◆ **Task directions**: Across all the entries below, how many lines contain the string "network"? The number by itself is the answer.

*** Opening Dataset entries ***

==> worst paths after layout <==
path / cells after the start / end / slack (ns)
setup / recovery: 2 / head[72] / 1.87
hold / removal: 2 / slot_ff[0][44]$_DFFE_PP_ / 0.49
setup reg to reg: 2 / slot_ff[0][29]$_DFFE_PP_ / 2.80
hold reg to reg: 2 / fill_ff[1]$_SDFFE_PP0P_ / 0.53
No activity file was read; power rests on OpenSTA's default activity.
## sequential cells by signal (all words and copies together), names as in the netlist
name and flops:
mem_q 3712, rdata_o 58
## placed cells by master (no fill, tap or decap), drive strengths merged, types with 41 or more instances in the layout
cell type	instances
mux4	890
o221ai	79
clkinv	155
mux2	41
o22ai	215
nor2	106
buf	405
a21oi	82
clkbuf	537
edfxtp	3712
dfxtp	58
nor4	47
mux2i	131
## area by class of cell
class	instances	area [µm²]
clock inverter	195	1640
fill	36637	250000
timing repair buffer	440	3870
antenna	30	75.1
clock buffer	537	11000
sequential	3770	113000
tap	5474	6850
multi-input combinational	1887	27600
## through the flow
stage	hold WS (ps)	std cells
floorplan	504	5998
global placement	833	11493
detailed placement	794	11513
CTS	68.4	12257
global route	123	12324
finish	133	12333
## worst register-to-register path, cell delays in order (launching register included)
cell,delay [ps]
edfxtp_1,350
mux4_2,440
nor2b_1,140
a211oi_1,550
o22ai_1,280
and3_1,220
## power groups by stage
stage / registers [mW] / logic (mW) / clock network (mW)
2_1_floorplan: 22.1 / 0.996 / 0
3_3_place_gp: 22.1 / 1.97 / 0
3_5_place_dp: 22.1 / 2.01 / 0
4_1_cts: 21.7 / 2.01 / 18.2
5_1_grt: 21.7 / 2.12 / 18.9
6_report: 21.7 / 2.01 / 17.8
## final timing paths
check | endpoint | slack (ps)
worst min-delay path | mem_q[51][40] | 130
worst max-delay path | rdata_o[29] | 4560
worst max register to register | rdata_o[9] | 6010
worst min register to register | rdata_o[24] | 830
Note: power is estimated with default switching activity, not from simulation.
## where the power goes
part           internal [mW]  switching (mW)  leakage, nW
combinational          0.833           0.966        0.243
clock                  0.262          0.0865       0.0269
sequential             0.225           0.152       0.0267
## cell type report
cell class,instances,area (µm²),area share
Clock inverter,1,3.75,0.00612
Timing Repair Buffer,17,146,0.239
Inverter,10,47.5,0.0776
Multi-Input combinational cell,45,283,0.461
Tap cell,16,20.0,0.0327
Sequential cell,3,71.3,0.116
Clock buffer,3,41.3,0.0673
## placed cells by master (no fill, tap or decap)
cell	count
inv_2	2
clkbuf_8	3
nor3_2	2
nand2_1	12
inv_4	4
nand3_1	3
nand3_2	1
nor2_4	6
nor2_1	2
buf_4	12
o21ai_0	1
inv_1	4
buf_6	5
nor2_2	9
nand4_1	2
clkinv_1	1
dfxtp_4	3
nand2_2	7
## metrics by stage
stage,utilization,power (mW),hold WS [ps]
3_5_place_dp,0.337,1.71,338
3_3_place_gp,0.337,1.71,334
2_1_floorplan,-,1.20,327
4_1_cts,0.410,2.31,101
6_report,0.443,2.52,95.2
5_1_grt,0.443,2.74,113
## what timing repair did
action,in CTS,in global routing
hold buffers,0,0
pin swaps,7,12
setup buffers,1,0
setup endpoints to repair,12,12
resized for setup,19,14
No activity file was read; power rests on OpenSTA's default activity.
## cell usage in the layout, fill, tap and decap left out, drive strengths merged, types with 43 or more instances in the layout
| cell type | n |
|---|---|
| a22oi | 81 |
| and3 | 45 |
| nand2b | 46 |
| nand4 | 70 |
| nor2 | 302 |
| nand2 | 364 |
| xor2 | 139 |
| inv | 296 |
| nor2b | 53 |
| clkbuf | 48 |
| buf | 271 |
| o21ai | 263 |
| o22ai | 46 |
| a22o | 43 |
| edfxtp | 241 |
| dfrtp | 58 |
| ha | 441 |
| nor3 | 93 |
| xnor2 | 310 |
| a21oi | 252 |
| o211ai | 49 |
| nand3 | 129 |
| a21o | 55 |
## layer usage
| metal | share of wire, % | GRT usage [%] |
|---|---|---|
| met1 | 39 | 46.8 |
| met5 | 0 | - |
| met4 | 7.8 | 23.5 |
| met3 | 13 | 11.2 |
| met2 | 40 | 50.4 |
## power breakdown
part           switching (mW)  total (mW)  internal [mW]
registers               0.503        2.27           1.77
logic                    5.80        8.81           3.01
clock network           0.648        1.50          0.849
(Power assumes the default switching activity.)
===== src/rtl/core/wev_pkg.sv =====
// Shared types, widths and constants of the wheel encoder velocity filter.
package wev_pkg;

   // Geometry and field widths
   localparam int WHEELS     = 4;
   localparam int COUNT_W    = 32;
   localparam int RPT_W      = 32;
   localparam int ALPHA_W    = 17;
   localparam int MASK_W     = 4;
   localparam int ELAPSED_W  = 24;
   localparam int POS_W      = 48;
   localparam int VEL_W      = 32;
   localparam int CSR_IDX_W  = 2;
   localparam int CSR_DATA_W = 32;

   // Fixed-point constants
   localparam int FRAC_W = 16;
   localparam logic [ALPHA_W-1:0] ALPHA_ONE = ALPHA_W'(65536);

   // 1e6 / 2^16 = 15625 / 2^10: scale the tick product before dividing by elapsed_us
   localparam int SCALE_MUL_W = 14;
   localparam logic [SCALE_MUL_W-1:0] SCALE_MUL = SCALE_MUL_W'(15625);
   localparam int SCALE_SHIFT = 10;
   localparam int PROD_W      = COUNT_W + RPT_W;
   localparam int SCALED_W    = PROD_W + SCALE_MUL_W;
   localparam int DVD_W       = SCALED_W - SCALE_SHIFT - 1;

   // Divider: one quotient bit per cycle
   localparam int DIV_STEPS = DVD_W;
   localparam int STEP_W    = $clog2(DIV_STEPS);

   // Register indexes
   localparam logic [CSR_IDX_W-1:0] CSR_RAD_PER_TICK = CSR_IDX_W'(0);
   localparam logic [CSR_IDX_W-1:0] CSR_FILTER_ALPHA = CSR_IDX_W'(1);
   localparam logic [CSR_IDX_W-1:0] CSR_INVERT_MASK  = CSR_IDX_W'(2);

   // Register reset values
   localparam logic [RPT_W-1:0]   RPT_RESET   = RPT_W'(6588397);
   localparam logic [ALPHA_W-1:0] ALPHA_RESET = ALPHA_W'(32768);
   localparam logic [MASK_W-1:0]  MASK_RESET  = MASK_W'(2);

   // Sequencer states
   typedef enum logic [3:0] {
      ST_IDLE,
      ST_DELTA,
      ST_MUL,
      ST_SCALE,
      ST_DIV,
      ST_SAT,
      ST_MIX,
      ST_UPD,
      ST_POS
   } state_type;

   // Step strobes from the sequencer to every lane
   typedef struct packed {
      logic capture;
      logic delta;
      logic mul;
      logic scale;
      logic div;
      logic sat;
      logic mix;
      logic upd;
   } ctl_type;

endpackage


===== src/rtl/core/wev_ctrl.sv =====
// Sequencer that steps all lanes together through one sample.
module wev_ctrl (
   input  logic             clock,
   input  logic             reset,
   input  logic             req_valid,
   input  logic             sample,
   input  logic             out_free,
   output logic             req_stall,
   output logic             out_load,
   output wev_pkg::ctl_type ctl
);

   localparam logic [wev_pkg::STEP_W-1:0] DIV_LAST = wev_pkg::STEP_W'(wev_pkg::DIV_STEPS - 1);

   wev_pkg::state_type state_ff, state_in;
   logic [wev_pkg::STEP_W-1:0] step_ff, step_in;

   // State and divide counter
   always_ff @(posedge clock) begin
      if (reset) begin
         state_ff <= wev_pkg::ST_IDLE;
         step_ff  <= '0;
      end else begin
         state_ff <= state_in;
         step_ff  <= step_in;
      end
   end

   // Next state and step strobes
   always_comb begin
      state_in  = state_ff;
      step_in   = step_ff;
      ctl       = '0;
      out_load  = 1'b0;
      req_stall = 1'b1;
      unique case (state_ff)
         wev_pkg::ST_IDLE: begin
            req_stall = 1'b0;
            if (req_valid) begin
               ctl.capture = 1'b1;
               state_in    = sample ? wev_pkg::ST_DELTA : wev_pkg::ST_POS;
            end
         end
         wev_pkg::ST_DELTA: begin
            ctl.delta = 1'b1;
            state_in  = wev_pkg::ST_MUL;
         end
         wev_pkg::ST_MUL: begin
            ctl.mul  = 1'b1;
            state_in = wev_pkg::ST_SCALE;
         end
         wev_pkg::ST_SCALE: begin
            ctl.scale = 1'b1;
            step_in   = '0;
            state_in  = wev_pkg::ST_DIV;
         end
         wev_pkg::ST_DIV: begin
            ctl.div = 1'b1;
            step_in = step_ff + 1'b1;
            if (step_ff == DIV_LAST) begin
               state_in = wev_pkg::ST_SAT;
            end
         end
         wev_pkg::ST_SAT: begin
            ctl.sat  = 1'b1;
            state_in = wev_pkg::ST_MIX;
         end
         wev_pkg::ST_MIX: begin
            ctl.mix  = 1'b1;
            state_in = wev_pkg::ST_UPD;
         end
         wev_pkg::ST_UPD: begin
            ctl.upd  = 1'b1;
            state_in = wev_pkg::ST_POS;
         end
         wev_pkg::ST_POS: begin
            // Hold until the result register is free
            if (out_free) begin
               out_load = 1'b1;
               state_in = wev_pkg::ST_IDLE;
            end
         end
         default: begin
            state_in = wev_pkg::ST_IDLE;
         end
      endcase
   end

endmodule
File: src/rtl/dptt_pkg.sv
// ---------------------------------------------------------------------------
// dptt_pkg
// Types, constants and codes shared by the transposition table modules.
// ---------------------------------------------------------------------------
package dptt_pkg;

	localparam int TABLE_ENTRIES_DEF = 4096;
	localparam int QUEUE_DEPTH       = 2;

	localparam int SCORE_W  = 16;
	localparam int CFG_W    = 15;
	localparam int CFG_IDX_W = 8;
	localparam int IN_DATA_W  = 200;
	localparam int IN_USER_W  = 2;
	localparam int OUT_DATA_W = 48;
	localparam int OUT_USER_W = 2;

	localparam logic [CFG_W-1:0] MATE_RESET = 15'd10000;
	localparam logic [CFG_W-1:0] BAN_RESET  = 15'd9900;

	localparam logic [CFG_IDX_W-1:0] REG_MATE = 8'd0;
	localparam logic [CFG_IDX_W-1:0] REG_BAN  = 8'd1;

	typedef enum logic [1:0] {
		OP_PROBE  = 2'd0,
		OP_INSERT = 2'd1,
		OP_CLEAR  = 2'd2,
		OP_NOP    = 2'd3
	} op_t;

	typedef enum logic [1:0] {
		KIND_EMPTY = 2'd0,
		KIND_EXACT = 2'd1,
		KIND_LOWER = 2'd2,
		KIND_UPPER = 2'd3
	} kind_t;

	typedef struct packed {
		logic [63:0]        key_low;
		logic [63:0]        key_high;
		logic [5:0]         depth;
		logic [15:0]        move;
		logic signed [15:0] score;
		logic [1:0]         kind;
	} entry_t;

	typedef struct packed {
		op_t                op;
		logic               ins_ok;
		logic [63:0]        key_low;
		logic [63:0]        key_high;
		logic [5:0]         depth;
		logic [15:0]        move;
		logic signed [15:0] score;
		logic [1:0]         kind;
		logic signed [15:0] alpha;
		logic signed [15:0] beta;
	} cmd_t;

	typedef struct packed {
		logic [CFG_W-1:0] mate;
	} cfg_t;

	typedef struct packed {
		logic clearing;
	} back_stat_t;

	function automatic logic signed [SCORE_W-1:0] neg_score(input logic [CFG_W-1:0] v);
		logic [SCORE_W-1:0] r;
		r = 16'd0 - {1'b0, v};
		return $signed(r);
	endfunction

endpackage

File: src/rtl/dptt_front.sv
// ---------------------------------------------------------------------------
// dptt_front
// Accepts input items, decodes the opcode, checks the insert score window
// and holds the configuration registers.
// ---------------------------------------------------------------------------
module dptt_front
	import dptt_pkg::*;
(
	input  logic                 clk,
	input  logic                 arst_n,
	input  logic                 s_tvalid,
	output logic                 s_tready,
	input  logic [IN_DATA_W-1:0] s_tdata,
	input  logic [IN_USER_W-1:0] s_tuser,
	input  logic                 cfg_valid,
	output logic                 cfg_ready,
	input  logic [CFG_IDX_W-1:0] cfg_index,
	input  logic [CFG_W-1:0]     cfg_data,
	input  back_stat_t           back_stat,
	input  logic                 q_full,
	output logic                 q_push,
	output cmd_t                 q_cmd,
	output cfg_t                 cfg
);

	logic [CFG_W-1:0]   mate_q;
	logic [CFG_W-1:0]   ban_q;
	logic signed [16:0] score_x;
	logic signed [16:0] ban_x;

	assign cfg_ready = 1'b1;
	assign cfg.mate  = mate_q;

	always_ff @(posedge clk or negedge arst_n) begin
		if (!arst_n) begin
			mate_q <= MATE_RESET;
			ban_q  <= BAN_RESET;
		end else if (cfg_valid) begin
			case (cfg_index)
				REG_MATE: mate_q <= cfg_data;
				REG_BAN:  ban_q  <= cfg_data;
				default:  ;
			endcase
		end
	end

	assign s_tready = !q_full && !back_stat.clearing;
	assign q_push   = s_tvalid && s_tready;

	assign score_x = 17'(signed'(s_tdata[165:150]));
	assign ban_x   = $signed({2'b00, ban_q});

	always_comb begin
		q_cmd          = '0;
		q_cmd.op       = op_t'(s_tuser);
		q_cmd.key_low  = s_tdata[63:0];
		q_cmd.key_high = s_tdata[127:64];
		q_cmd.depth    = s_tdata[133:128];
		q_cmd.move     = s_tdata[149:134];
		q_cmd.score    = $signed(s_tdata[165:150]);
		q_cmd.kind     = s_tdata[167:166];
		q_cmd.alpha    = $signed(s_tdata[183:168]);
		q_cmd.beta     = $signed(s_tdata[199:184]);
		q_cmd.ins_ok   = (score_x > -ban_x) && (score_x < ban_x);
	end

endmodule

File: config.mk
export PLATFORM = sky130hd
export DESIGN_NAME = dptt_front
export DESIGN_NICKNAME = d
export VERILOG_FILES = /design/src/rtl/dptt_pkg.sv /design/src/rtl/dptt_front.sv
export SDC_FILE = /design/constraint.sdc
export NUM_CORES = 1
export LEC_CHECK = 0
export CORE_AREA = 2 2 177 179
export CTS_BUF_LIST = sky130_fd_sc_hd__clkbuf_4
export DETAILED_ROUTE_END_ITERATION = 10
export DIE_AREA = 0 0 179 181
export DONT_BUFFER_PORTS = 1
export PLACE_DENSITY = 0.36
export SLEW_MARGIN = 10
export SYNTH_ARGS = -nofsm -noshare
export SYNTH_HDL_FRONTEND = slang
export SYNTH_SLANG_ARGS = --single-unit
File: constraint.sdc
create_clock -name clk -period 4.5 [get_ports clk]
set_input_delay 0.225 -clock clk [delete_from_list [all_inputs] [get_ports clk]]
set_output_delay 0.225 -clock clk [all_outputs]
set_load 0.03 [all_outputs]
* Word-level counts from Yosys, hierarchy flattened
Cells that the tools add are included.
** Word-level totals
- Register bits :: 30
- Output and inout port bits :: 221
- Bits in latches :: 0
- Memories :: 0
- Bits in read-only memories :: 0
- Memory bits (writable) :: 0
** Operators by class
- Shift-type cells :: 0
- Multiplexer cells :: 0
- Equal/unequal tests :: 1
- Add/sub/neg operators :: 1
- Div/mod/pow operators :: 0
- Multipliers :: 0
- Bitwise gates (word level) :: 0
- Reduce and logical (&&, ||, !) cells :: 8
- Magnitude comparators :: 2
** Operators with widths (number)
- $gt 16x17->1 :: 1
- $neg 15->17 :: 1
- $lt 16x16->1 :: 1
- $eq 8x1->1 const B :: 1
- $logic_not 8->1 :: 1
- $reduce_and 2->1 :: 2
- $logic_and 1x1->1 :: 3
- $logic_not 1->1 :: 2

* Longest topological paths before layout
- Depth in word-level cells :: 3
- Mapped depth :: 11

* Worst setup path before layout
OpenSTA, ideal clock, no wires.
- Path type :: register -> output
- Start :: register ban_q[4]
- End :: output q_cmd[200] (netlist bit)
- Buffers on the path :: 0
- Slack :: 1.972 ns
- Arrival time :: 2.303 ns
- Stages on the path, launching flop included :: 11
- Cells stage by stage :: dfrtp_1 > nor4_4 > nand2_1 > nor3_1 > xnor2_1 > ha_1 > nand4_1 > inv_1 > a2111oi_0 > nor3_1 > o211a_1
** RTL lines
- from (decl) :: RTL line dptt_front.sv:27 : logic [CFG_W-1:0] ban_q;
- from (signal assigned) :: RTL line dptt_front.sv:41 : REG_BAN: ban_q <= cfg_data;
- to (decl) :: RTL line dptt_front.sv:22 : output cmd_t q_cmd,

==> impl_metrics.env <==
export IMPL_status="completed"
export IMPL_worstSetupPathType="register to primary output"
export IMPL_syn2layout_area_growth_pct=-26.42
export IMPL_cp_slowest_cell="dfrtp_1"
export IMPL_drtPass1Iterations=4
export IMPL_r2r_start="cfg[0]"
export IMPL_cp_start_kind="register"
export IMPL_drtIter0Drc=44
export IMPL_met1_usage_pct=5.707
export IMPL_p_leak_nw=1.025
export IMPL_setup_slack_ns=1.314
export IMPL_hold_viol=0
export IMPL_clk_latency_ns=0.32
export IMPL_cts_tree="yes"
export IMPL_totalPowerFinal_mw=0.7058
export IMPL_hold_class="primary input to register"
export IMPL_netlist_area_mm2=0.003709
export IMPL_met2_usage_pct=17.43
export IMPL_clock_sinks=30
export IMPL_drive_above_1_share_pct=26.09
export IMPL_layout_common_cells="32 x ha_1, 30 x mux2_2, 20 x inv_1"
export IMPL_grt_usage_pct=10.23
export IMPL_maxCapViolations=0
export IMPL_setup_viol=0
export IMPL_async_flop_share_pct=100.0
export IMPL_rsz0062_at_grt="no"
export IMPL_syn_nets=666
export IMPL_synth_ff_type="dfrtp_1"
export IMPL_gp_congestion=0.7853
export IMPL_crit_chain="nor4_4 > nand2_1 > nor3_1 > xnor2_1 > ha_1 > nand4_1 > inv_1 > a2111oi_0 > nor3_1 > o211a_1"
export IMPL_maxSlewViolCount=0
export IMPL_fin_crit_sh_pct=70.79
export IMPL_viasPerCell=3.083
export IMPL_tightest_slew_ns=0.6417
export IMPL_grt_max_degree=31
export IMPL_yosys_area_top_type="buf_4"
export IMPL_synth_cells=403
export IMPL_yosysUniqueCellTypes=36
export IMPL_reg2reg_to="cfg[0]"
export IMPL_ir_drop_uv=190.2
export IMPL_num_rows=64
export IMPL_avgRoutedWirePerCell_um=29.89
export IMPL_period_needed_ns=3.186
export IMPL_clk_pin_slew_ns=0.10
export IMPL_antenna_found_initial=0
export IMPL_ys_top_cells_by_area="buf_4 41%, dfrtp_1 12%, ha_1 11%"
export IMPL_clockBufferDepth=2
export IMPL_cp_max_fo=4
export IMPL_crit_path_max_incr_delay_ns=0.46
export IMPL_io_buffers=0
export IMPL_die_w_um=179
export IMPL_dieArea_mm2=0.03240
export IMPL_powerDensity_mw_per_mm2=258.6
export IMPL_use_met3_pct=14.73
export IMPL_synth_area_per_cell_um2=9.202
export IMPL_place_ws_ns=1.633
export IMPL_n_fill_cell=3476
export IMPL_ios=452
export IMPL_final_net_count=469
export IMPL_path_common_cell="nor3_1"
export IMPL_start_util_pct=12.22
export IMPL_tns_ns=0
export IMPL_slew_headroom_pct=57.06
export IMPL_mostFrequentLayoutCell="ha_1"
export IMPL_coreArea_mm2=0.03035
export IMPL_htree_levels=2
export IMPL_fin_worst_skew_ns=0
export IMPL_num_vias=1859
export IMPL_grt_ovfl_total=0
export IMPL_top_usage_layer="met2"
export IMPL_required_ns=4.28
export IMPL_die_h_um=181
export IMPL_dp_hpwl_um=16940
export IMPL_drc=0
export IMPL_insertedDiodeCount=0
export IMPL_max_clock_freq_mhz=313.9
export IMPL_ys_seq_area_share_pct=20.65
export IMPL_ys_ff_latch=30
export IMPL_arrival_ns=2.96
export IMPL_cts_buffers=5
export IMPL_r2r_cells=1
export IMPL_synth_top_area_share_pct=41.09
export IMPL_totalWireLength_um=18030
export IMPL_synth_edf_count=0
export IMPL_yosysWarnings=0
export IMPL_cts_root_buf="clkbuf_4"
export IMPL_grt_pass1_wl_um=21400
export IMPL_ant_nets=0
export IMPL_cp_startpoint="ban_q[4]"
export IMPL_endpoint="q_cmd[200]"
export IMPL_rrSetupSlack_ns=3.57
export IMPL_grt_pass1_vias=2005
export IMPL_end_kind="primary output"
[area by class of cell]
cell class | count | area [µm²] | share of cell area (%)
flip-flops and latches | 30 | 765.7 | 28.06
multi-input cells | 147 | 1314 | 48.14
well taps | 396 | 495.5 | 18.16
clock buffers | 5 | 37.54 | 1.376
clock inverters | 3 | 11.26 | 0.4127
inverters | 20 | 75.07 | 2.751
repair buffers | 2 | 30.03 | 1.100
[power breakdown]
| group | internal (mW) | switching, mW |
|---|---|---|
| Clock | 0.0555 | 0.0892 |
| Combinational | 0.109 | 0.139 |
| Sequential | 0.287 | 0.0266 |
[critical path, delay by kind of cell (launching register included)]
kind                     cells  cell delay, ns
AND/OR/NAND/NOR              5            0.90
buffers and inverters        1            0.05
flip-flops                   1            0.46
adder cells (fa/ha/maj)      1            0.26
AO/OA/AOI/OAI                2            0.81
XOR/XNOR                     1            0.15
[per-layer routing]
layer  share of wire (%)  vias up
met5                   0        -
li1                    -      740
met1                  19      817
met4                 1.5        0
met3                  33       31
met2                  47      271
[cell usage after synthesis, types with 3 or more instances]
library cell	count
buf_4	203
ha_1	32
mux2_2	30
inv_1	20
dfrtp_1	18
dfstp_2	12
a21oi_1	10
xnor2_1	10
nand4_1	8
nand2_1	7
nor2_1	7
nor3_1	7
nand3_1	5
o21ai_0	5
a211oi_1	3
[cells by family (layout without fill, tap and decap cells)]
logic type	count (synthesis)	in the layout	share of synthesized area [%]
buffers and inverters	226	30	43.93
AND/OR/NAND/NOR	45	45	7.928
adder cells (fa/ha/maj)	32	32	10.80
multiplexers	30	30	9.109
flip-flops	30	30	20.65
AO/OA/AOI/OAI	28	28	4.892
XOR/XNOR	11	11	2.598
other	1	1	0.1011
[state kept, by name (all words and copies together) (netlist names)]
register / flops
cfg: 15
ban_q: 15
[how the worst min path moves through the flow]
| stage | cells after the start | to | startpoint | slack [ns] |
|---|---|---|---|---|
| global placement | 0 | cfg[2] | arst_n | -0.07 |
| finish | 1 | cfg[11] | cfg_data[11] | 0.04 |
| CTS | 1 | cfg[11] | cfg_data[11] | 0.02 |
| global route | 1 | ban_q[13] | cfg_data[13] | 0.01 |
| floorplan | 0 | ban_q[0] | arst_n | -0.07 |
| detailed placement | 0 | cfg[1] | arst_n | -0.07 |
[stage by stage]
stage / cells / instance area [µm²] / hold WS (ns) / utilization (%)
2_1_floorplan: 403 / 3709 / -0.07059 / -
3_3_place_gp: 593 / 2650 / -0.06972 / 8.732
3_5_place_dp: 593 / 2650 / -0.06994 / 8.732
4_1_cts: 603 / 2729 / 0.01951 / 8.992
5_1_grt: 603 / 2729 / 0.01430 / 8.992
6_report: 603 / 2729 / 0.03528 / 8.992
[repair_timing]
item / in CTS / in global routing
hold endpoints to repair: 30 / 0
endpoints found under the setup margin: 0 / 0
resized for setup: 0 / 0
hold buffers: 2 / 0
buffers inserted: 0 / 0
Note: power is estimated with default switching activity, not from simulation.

*** Closing Dataset entries ***
*** Opening Dataset entries ***

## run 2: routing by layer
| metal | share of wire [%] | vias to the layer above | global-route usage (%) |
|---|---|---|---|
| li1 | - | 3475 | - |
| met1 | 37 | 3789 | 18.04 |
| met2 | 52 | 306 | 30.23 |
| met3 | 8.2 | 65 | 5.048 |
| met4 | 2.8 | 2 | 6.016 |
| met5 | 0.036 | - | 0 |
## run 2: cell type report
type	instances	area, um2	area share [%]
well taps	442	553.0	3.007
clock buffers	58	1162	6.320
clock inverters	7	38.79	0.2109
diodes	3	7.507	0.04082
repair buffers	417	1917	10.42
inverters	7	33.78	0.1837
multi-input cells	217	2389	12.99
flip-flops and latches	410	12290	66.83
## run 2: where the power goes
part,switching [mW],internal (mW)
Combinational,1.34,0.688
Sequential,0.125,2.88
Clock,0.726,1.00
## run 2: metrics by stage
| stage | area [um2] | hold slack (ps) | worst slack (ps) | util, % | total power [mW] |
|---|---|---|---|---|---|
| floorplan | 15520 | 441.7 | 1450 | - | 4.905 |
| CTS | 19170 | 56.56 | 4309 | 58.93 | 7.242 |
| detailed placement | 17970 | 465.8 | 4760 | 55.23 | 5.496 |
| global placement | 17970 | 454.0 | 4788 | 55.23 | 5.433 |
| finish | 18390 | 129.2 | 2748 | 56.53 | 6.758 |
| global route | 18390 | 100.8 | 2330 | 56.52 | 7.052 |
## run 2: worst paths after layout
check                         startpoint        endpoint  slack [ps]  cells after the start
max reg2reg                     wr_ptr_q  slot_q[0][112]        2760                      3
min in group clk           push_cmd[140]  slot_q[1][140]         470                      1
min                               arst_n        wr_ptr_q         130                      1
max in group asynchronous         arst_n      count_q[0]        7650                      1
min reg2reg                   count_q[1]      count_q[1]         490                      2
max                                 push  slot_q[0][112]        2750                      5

*** Closing Dataset entries ***

◆ **Result for this exercise**: 2